Entries provided |
/---

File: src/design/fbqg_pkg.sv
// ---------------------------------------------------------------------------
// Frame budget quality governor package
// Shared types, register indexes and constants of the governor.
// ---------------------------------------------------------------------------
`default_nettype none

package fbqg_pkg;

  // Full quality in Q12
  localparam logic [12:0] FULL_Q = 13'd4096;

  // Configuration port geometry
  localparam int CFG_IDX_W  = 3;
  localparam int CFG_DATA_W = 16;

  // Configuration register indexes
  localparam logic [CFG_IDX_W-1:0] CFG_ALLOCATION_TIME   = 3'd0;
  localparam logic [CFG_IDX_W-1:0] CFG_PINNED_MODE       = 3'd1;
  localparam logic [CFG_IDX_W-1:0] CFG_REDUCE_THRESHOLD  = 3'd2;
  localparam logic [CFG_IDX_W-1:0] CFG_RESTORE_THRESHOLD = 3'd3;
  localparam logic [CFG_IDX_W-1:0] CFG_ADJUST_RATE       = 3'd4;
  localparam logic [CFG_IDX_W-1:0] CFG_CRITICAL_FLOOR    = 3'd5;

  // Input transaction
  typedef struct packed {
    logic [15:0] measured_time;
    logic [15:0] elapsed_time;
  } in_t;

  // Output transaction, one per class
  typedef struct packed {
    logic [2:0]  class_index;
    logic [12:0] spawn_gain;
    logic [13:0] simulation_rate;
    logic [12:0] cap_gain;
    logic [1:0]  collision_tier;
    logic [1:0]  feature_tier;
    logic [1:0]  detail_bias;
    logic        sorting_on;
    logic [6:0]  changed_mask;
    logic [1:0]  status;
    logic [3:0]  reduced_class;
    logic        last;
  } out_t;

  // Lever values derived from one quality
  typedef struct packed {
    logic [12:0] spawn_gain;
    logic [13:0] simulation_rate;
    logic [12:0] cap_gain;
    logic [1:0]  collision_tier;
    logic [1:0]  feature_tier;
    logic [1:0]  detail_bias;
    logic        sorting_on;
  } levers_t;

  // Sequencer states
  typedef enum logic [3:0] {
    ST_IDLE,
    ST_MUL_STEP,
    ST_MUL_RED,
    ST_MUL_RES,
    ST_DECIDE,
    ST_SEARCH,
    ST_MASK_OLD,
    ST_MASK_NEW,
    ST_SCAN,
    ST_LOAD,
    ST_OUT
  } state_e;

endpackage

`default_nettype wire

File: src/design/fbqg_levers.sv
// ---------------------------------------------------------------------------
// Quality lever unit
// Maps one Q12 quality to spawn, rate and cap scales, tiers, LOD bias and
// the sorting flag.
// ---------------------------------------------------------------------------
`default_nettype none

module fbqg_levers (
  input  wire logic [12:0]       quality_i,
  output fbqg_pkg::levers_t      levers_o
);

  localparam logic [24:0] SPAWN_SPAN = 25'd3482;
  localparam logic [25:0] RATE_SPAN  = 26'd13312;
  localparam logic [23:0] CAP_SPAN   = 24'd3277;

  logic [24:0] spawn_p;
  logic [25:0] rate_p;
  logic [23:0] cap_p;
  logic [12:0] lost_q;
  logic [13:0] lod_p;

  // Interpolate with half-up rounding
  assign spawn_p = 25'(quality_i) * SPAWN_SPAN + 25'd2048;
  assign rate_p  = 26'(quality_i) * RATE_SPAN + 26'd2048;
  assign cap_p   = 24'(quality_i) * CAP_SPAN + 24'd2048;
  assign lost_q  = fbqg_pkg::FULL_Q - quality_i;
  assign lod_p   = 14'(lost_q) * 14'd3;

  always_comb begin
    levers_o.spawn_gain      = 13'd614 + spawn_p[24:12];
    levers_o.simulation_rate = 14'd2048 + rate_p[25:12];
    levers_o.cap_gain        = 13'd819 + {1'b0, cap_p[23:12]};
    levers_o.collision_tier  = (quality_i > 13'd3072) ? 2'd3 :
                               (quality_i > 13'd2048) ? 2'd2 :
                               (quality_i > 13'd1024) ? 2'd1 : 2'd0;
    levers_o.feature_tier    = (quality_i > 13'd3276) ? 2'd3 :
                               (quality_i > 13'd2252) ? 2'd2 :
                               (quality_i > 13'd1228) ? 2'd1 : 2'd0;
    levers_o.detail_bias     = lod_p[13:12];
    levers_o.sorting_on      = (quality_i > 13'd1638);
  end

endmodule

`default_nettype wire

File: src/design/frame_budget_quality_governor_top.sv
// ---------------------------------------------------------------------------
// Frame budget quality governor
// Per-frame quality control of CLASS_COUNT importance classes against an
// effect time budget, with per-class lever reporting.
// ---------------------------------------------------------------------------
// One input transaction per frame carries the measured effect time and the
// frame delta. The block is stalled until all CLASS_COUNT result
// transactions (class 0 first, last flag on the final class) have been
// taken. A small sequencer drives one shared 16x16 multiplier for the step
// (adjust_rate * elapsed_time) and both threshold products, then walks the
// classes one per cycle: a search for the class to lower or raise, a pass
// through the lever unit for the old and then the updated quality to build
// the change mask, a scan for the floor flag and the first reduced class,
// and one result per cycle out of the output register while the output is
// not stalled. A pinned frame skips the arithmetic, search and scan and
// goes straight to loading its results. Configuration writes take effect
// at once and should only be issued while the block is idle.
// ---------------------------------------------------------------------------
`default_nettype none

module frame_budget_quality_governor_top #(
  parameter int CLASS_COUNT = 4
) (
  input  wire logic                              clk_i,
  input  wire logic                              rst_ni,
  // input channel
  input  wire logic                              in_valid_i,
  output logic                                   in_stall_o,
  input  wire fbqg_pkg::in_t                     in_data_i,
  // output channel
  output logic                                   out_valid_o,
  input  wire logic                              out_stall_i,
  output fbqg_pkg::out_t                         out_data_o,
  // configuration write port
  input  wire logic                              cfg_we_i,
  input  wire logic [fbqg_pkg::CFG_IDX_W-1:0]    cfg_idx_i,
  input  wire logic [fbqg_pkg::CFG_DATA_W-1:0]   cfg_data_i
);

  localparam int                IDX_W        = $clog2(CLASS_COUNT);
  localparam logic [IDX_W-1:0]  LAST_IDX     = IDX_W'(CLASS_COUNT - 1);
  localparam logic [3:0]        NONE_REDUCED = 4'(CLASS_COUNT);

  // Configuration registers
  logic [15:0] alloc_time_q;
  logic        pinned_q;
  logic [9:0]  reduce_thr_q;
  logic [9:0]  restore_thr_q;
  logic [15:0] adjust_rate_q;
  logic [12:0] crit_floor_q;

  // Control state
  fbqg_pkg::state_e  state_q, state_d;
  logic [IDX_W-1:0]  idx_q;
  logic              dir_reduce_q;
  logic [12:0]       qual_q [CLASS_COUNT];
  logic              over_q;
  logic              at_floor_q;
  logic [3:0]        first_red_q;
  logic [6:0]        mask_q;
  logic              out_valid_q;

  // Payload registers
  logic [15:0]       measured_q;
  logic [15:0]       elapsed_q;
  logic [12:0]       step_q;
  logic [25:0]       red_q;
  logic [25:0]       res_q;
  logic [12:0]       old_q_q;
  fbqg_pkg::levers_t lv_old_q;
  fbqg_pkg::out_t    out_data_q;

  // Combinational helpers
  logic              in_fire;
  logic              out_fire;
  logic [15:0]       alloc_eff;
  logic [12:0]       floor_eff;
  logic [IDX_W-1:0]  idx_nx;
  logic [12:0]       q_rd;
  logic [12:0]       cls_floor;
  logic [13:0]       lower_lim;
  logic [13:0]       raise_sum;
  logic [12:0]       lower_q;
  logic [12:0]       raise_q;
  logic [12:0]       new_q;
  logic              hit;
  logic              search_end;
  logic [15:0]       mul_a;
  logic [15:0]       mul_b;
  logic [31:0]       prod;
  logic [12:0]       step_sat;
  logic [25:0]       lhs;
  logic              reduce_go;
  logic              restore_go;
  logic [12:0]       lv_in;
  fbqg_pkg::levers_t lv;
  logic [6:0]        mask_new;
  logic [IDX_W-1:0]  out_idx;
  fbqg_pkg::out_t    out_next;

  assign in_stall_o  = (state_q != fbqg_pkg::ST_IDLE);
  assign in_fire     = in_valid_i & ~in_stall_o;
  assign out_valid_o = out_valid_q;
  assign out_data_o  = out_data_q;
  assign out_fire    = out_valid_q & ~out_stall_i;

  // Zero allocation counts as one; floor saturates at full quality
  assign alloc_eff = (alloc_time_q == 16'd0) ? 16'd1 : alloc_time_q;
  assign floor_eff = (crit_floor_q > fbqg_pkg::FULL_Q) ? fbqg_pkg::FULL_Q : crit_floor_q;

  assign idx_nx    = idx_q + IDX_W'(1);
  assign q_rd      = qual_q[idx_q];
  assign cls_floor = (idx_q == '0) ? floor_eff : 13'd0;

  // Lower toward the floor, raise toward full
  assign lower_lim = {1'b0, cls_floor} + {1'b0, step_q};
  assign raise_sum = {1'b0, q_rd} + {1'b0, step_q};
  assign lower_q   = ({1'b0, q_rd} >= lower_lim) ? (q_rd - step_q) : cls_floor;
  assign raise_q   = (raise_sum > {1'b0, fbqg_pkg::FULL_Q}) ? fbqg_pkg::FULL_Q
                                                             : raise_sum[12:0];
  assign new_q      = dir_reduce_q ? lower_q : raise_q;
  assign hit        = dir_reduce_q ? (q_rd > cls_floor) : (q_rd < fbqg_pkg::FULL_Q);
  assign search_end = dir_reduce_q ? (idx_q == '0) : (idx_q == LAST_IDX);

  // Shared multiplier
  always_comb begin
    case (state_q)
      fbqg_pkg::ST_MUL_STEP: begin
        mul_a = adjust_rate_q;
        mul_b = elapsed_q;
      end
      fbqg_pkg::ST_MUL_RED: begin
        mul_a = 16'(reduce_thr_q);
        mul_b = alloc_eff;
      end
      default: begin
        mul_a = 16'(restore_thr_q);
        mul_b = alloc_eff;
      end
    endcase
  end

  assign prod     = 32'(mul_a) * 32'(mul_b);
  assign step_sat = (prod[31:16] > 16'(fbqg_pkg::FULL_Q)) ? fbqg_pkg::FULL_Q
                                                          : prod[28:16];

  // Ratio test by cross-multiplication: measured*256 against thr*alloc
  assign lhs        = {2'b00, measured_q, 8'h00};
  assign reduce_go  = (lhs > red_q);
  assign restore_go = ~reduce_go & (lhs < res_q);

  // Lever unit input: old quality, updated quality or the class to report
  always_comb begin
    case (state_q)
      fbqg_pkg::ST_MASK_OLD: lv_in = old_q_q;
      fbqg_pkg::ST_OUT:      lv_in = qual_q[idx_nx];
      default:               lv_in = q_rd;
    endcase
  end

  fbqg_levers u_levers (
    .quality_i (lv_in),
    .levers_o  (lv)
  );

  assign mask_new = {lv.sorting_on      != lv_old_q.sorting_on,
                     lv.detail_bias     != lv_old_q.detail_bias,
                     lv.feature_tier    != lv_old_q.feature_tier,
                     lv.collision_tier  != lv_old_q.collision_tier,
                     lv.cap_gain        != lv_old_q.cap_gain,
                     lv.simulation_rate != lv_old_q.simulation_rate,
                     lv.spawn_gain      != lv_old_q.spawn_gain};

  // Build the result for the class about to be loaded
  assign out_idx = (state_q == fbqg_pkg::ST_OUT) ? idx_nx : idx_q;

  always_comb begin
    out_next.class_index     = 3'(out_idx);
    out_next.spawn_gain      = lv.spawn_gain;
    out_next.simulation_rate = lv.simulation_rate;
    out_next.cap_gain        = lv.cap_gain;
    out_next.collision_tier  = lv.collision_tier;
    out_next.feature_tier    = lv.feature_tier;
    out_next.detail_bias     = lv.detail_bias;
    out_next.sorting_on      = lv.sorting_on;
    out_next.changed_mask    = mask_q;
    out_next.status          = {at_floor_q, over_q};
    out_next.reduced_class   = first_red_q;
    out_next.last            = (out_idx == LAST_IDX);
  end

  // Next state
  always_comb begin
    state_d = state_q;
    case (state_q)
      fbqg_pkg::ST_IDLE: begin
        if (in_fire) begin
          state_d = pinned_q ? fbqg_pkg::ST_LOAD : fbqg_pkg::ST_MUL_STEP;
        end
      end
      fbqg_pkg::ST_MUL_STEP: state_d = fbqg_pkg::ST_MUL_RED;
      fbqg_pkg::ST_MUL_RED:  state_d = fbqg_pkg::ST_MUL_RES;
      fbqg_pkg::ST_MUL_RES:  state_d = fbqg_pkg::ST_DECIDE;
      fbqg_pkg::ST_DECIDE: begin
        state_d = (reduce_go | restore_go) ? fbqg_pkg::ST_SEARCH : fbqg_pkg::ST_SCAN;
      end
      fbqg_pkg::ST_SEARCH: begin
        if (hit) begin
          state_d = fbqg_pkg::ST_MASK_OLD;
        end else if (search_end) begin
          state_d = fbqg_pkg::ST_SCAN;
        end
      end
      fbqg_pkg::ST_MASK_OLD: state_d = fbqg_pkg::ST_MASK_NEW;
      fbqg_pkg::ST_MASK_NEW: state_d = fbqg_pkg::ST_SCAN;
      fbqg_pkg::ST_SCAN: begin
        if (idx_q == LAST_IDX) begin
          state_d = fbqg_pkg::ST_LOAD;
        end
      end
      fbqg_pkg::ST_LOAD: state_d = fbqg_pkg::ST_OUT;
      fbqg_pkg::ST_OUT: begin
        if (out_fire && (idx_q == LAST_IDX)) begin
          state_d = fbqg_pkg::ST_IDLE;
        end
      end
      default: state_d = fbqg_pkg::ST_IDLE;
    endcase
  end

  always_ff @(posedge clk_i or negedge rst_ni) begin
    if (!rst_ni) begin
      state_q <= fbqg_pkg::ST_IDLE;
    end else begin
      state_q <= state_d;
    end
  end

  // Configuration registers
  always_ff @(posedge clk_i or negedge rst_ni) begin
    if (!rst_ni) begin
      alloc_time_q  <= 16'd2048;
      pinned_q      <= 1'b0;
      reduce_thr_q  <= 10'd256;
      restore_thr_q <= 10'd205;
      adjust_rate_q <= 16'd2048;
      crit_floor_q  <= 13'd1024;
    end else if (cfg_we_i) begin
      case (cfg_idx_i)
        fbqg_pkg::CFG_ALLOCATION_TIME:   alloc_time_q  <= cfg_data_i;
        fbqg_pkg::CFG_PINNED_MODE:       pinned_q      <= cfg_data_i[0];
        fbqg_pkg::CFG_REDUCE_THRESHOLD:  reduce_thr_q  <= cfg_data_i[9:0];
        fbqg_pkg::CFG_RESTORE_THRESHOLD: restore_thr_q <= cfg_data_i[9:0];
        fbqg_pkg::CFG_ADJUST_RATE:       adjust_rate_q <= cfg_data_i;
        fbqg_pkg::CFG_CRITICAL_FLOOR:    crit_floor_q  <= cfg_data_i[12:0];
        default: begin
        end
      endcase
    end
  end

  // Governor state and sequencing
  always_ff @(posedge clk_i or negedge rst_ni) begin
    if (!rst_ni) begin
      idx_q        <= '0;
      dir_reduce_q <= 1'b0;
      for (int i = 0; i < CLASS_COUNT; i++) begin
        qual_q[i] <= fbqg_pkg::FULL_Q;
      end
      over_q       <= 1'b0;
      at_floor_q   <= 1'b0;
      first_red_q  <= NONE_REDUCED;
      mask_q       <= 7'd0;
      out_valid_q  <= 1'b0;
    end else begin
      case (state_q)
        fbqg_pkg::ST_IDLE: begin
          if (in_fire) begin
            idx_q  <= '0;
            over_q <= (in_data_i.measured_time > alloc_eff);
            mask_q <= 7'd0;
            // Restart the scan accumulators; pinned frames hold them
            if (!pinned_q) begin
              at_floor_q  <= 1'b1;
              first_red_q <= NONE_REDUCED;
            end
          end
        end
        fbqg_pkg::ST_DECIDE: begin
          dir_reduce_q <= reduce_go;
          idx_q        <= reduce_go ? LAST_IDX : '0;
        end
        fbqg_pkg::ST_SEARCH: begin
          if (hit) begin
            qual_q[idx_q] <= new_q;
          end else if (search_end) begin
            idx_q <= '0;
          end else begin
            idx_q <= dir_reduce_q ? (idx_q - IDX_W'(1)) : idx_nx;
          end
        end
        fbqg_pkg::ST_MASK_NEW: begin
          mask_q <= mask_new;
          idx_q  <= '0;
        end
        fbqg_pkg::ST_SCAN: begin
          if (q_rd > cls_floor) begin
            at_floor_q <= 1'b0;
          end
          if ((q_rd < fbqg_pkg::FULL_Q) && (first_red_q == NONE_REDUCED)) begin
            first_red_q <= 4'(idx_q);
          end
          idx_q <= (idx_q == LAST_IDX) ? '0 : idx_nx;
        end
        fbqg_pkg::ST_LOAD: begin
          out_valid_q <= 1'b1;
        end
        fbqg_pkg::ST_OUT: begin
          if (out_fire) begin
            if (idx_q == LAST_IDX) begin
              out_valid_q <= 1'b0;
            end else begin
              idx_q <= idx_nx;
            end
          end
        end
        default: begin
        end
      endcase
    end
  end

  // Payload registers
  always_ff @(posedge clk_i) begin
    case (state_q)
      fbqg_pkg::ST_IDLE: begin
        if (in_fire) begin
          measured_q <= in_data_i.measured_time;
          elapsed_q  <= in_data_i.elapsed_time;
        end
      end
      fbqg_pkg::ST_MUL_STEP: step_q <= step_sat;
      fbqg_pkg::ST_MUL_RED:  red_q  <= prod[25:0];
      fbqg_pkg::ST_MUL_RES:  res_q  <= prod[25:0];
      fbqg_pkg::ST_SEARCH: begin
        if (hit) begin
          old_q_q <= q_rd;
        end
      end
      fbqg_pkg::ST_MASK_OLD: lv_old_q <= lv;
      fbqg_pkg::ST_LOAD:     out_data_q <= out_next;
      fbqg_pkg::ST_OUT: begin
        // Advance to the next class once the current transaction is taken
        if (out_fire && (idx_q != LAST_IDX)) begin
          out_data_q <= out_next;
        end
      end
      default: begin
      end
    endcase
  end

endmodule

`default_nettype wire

\---

What is being asked |
Search the entries for the string "File" and collect each line that has it.

Task response |
File: src/design/fbqg_pkg.sv
File: src/design/fbqg_levers.sv
File: src/design/frame_budget_quality_governor_top.sv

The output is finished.